_What is being asked:_ Give an exact copy of every entry.

Records from a dataset:
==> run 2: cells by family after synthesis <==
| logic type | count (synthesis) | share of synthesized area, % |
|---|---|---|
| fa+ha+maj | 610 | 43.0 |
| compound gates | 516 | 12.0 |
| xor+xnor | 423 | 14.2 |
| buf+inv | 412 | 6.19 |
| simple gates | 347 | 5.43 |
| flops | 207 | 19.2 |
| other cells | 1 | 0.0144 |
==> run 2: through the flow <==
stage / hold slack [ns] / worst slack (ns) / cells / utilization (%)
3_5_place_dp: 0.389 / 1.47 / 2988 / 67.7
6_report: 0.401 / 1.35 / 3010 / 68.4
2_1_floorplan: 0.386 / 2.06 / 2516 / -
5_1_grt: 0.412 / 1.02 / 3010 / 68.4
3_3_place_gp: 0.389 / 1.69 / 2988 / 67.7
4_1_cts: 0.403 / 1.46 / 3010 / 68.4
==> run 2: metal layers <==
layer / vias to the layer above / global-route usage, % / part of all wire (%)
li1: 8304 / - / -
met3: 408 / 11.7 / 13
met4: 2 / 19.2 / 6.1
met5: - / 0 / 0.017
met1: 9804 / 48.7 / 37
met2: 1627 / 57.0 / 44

_Solution:_
==> run 2: cells by family after synthesis <==
| logic type | count (synthesis) | share of synthesized area, % |
|---|---|---|
| fa+ha+maj | 610 | 43.0 |
| compound gates | 516 | 12.0 |
| xor+xnor | 423 | 14.2 |
| buf+inv | 412 | 6.19 |
| simple gates | 347 | 5.43 |
| flops | 207 | 19.2 |
| other cells | 1 | 0.0144 |
==> run 2: through the flow <==
stage / hold slack [ns] / worst slack (ns) / cells / utilization (%)
3_5_place_dp: 0.389 / 1.47 / 2988 / 67.7
6_report: 0.401 / 1.35 / 3010 / 68.4
2_1_floorplan: 0.386 / 2.06 / 2516 / -
5_1_grt: 0.412 / 1.02 / 3010 / 68.4
3_3_place_gp: 0.389 / 1.69 / 2988 / 67.7
4_1_cts: 0.403 / 1.46 / 3010 / 68.4
==> run 2: metal layers <==
layer / vias to the layer above / global-route usage, % / part of all wire (%)
li1: 8304 / - / -
met3: 408 / 11.7 / 13
met4: 2 / 19.2 / 6.1
met5: - / 0 / 0.017
met1: 9804 / 48.7 / 37
met2: 1627 / 57.0 / 44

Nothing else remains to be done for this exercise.